:: Stored data ::
File: src/hdl/muldiv_pkg.sv
// Word types, opcode and APB state enums, register map and pipeline constants.
`default_nettype none

package muldiv_pkg;

    // Datapath word width.
    localparam int WORD_W = 32;

    // Operand or result word.
    typedef logic [WORD_W-1:0] word_t;
    // Full product.
    typedef logic [2*WORD_W-1:0] dword_t;
    // APB byte address.
    typedef logic [7:0] apb_addr_t;
    // In-flight operation count.
    typedef logic [2:0] inflight_t;

    // Operation codes, same values as RISC-V funct3.
    typedef enum logic [2:0] {
        MUL    = 3'd0,
        MULH   = 3'd1,
        MULHSU = 3'd2,
        MULHU  = 3'd3,
        DIV    = 3'd4,
        DIVU   = 3'd5,
        REM    = 3'd6,
        REMU   = 3'd7
    } md_op_t;

    // APB slave states.
    typedef enum logic [1:0] {
        IDLE        = 2'd0,
        ACCESS      = 2'd1,
        WAIT_RESULT = 2'd2
    } apb_state_t;

    // Register map.
    localparam apb_addr_t ADDR_LHS    = 8'h00;
    localparam apb_addr_t ADDR_RHS    = 8'h04;
    // Write an opcode here to launch.
    localparam apb_addr_t ADDR_CMD    = 8'h08;
    localparam apb_addr_t ADDR_RESULT = 8'h0C;
    localparam apb_addr_t ADDR_STATUS = 8'h10;

    // One pipeline register per this many divider bit stages.
    localparam int DIV_REG_SPACING = 8;
    // Registered divider stages.
    localparam int DIV_STAGE_REGS = WORD_W / DIV_REG_SPACING;
    // Sign register, stage registers, output register.
    localparam int MD_LATENCY = 1 + DIV_STAGE_REGS + 1;
    // Saturation limit of the in-flight counter.
    localparam int MAX_IN_FLIGHT = 7;

endpackage

`default_nettype wire

File: src/hdl/div_stage.sv
// One restoring division bit step with an optional input register.
`default_nettype none

module div_stage #(
    // Quotient bit produced here.
    parameter int exponent = 0,
    // Register the inputs first.
    parameter bit has_reg  = 1'b0
) (
    input  logic              clk,
    input  muldiv_pkg::word_t divisor,
    input  muldiv_pkg::word_t rem_in,
    input  muldiv_pkg::word_t quot_in,
    output muldiv_pkg::word_t divisor_out,
    output muldiv_pkg::word_t rem_out,
    output muldiv_pkg::word_t quot_out
);
    import muldiv_pkg::*;

    word_t  divisor_r;
    word_t  rem_r;
    word_t  quot_r;
    // Divisor aligned to this bit, wide so no bits drop.
    dword_t shifted;
    logic   fits;

    generate
        if (has_reg) begin : g_reg
            // Pipeline register, payload only.
            always_ff @(posedge clk) begin
                divisor_r <= divisor;
                rem_r     <= rem_in;
                quot_r    <= quot_in;
            end
        end else begin : g_pass
            assign divisor_r = divisor;
            assign rem_r     = rem_in;
            assign quot_r    = quot_in;
        end
    endgenerate

    assign shifted = dword_t'(divisor_r) << exponent;

    // Remainder not smaller than shifted divisor.
    assign fits = dword_t'(rem_r) >= shifted;

    // Shifted value is below 2^32 whenever it fits.
    assign rem_out = fits ? rem_r - shifted[WORD_W-1:0] : rem_r;

    // Set this quotient bit, keep the rest.
    always_comb begin
        quot_out           = quot_r;
        quot_out[exponent] = fits;
    end

    assign divisor_out = divisor_r;

endmodule

`default_nettype wire

File: src/hdl/div_pipe.sv
// Pipelined signed/unsigned restoring divider with sign correction and divide-by-zero rules.
`default_nettype none

module div_pipe (
    input  logic               clk,
    input  logic               rst,
    input  logic               start,
    input  muldiv_pkg::md_op_t op,
    input  muldiv_pkg::word_t  lhs,
    input  muldiv_pkg::word_t  rhs,
    output muldiv_pkg::word_t  quotient,
    output muldiv_pkg::word_t  remainder
);
    import muldiv_pkg::*;

    logic  signed_op;
    logic  lhs_neg;
    logic  rhs_neg;
    word_t lhs_mag;
    word_t rhs_mag;
    // Input register.
    word_t dvd_q;
    word_t dvs_q;
    logic  neg_quot_q;
    logic  neg_rem_q;
    logic  dz_q;
    logic  vld_q;
    // Flags riding next to the stage registers.
    logic [DIV_STAGE_REGS-1:0] neg_quot_d;
    logic [DIV_STAGE_REGS-1:0] neg_rem_d;
    logic [DIV_STAGE_REGS-1:0] dz_d;
    logic [DIV_STAGE_REGS-1:0] vld_d;
    // Stage interconnect.
    word_t div_c [WORD_W+1];
    word_t rem_c [WORD_W+1];
    word_t quot_c [WORD_W+1];

    // Only DIV and REM treat operands as signed.
    assign signed_op = (op == DIV) || (op == REM);
    assign lhs_neg   = signed_op && lhs[WORD_W-1];
    assign rhs_neg   = signed_op && rhs[WORD_W-1];
    assign lhs_mag   = lhs_neg ? -lhs : lhs;
    assign rhs_mag   = rhs_neg ? -rhs : rhs;

    always_ff @(posedge clk) begin
        if (rst) begin
            vld_q <= 1'b0;
            vld_d <= '0;
        end else begin
            vld_q <= start;
            vld_d <= {vld_d[DIV_STAGE_REGS-2:0], vld_q};
        end
    end

    // Magnitudes and flags, loaded on launch.
    always_ff @(posedge clk) begin
        if (start) begin
            dvd_q      <= lhs_mag;
            dvs_q      <= rhs_mag;
            neg_quot_q <= lhs_neg ^ rhs_neg;
            neg_rem_q  <= lhs_neg;
            dz_q       <= (rhs == '0);
        end
    end

    // Shift every cycle, like the stage registers.
    always_ff @(posedge clk) begin
        neg_quot_d <= {neg_quot_d[DIV_STAGE_REGS-2:0], neg_quot_q};
        neg_rem_d  <= {neg_rem_d[DIV_STAGE_REGS-2:0], neg_rem_q};
        dz_d       <= {dz_d[DIV_STAGE_REGS-2:0], dz_q};
    end

    assign div_c[0]  = dvs_q;
    assign rem_c[0]  = dvd_q;
    assign quot_c[0] = '0;

    // MSB first; registers sit mid-group so every segment is at most 8 bits deep.
    generate
        for (genvar i = 0; i < WORD_W; i++) begin : g_stage
            div_stage #(
                .exponent(WORD_W - 1 - i),
                .has_reg((i % DIV_REG_SPACING) == (DIV_REG_SPACING / 2))
            ) u_stage (
                .clk        (clk),
                .divisor    (div_c[i]),
                .rem_in     (rem_c[i]),
                .quot_in    (quot_c[i]),
                .divisor_out(div_c[i+1]),
                .rem_out    (rem_c[i+1]),
                .quot_out   (quot_c[i+1])
            );
        end
    endgenerate

    // Output register with sign correction.
    // A zero divisor leaves the dividend magnitude as remainder, so the sign fix restores it.
    always_ff @(posedge clk) begin
        if (vld_d[DIV_STAGE_REGS-1]) begin
            if (dz_d[DIV_STAGE_REGS-1]) begin
                quotient <= '1;
            end else if (neg_quot_d[DIV_STAGE_REGS-1]) begin
                quotient <= -quot_c[WORD_W];
            end else begin
                quotient <= quot_c[WORD_W];
            end
            // Remainder follows the dividend sign.
            remainder <= neg_rem_d[DIV_STAGE_REGS-1] ? -rem_c[WORD_W] : rem_c[WORD_W];
        end
    end

endmodule

`default_nettype wire

File: config.mk
export PLATFORM = sky130hd
export DESIGN_NAME = div_pipe
export DESIGN_NICKNAME = d
export VERILOG_FILES = /design/src/hdl/muldiv_pkg.sv /design/src/hdl/div_stage.sv /design/src/hdl/div_pipe.sv
export SDC_FILE = /design/constraint.sdc
export NUM_CORES = 2
export LEC_CHECK = 0
export BUFFER_PORTS_ARGS = -buffer_cell sky130_fd_sc_hd__buf_2
export CORE_UTILIZATION = 45
export DETAILED_ROUTE_END_ITERATION = 10
export SYNTH_ARGS = -nofsm -noshare
export SYNTH_HDL_FRONTEND = slang
export SYNTH_SLANG_ARGS = --single-unit
export TNS_END_PERCENT = 50
File: constraint.sdc
create_clock -name clk -period 30.5 [get_ports clk]
set_clock_uncertainty 0.2 [all_clocks]
set_input_delay 1.525 -clock clk [delete_from_list [all_inputs] [get_ports clk]]
set_output_delay 1.525 -clock clk [all_outputs]
set_load 0.005 [all_outputs]
==> out/results.tsv <==
metric	value	unit
status	completed	
start_util	45.40	%
rsz0062_at_grt	no	
ctsResizeCount	0	
area_delta_synth_final	8.742	%
worst_pin_slew	1093	ps
die_w	322.6	um
detail-route-antenna-nets	0	
finalHoldViolations	0	
utilization	49.37	%
die_area	104100	um2
setup_viol	0	
path_class	register to register	
coreArea	101900	um2
cts_buffers	50	
synth_ff_type	dfxtp_1	
ys_seq_area_share	23.09	%
cpLargestDelayFamily	compound AO/OA/AOI/OAI gates	
worstPathMaxFanout	28	
cts_tree	yes	
critPathMostFrequentCell	ha_1	
cp_slowest_cell	dfxtp_1	
antenna_found_initial	10	
drive_gt1_share	9.390	%
avgSynthCellArea	8.207	um2
postSynthNetCount	6269	
pin_count	134	
clk_pin_slew	60	ps
grt_pass1_vias	38989	
min_period	27960	ps
diodes	0	
routedWlPerCell	20.73	um
num_vias	42399	
max_cap_viol_count	0	
synth_warnings	0	
hold_buffers	0	
cp_data_required_time	30860	ps
gr-total-overflow	0	
place_congestion	0.9671	
vdd_drop_max	0.04625	mV
r2r_slack	2540	ps
holdCritPathClass	register to register	
critPathBufInv	12	
synth-async-reset-ratio	0	%
period_share	91.69	%
syn-instance-count	5636	
arrival	28330	ps
yosys.area.top_type_share	14.59	%
postCtsSetupBuffers	0	
drt_iter0_drc	3647	
synth_edf_count	131	
dr.pass1.iters	5	
hpwl	119900	um
fin_nets	6375	
powerDensity	63.22	nW/um2
cts_buffer_depth	3	
max_freq	35.76	MHz
syn-cell-area	46260	um2
ys_ff_latch	468	
tns	0	ps
grt_pass1_wl	225900	um
cp-start-kind	register	
worst_setup_path_end_kind	register	
clockRootBuffer	clkbuf_16	
rows	117	
synth_cell_types	116	
wirelength	148300	um
portBuffers	132	
max_stage_delay	930	ps
die_y	322.6	um
yosysTopAreaCell	dfxtp_1	
cts_num_sinks	468	
insertion_delay	680	ps
relSlewSlack	26.63	%
grt_max_degree	69	
grt_util_all_layers	27.84	%
leakage	22.11	nW
htree_levels	2	
drcViolationCount	0	
synth.area.top_cells	dfxtp_1, ha_1, edfxtp_1	
drv_slew	0	
vias_per_cell	5.929	
-- layout make-up --
cell class	instances	area [um2]
Clock inverter	21	311.5
Fill cell	9969	51590
Timing Repair Buffer	176	991.0
Sequential cell	468	10680
Multi-Input combinational cell	4660	33650
Inverter	386	1451
Clock buffer	72	1500
Tap cell	1368	1712
-- worst reg2reg max path: cells and delay by family (launching register included) --
kind                     cells  cell delay (ps)
AO/OA/AOI/OAI               50            14280
AND/OR/NAND/NOR             17             3980
buffers and inverters       12             3730
flip-flops                   1              930
multiplexers                 5             1830
adder cells (fa/ha/maj)      8             2920
-- kinds of logic (layout without fill, tap and decap cells) --
kind of cell / after synthesis / count (layout) / synth area share [%]
and+or+nand+nor: 1731 / 1731 / 18.50
AOI/OAI and AO/OA: 1650 / 1650 / 23.69
adders and majority gates: 563 / 563 / 15.73
buffers and inverters: 508 / 655 / 4.279
xor gates and xnor gates: 472 / 472 / 8.937
DFF: 468 / 468 / 23.09
muxes: 244 / 244 / 5.767
-- through the flow --
step	worst slack, ps	power (mW)	cell area [um2]	hold WS, ps	instances
5_1_grt	827.1	3.408	50300	75.62	7151
3_3_place_gp	3198	2.495	48490	110.1	7058
3_5_place_dp	3095	2.509	48490	112.1	7058
4_1_cts	2979	3.170	50300	70.56	7151
6_report	2536	3.180	50300	75.75	7151
2_1_floorplan	8226	2.104	46260	109.6	5636
-- layer usage --
layer	vias up	GRT usage [%]	routed length [um]
met1	19999	39.42	69300
li1	20929	-	-
met4	4	8.110	4434
met5	-	0	28
met2	1269	44.52	65490
met3	198	2.813	9017
-- synthesized netlist by cell type (all sizes together) (16+ instances only) --
master	count
inv	383
o31ai	68
fa	31
buf	48
ha	532
xor2	188
mux2	168
nor2b	87
nor2	443
o21ai	330
a21boi	39
or4	24
clkbuf	74
o211ai	41
or2	39
o21a	99
nand3	119
o21bai	50
a21oi	439
or3	43
nand3b	18
and2	41
o41ai	23
nand2b	79
and3	50
a21o	209
nand2	444
dfxtp	337
a221oi	16
edfxtp	131
a211oi	58
a31oi	73
mux2i	76
nor3	132
nand4	90
xnor2	284
nor4	82
a211o	20
-- report_power, final --
part           leakage (nW)  total (mW)  internal [mW]  switching (mW)
clock                 0.889       0.647          0.382           0.265
combinational          17.2        1.78          0.709            1.07
sequential             4.03       0.751          0.708          0.0429
-- worst paths after layout --
check,startpoint,end,depth (start not counted)
setup / recovery,g_stage[20].u_stage.divisor_out[1],g_stage[28].u_stage.rem_r[15],92
hold / removal,g_stage[4].u_stage.divisor_out[13],g_stage[12].u_stage.divisor_out[13],0
setup reg to reg,g_stage[20].u_stage.divisor_out[1],g_stage[28].u_stage.rem_r[15],92
hold reg to reg,g_stage[4].u_stage.divisor_out[13],g_stage[12].u_stage.divisor_out[13],0
-- layout by cell type, fill, tap and decap left out, types with 31 or more instances in the layout --
cell	instances
buf_2	132
nand3_1	119
dfxtp_1	336
o21ai_0	319
nor4_1	77
a21boi_0	36
edfxtp_1	131
fa_1	31
inv_1	378
ha_1	532
a21o_1	207
a21oi_1	435
clkbuf_16	54
nor3_1	129
o21bai_1	50
nor2_1	439
nand2_1	443
mux2i_1	76
xnor2_1	284
and2_1	41
xor2_1	188
o211ai_1	38
or2_2	39
nor2b_1	87
mux2_2	162
a31oi_1	69
o21a_1	99
nand2b_1	79
and3_1	50
a211oi_1	54
o31ai_1	62
buf_4	44
or3_1	43
nand4_1	88
-- registers in the layout, summed over array words and instances (netlist names), 4 cells and up --
signal	flops
remainder	32
neg_quot_d	4
dvs_q	32
quotient	32
dz_d	4
g_stage.u_stage.divisor_out	128
g_stage.u_stage.quot_r	64
neg_rem_d	4
vld_d	4
g_stage.u_stage.rem_r	128
dvd_q	32
Power figures use the tool's default switching activity.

:: Problem requirements ::
In the data above, find the line with "quot_out[exponent] = fits;" and the line with "word_t lhs_mag;". Retype both, plus every line between them, exactly.

:: Reply ::
        quot_out[exponent] = fits;
    end

    assign divisor_out = divisor_r;

endmodule

`default_nettype wire

File: src/hdl/div_pipe.sv
// Pipelined signed/unsigned restoring divider with sign correction and divide-by-zero rules.
`default_nettype none

module div_pipe (
    input  logic               clk,
    input  logic               rst,
    input  logic               start,
    input  muldiv_pkg::md_op_t op,
    input  muldiv_pkg::word_t  lhs,
    input  muldiv_pkg::word_t  rhs,
    output muldiv_pkg::word_t  quotient,
    output muldiv_pkg::word_t  remainder
);
    import muldiv_pkg::*;

    logic  signed_op;
    logic  lhs_neg;
    logic  rhs_neg;
    word_t lhs_mag;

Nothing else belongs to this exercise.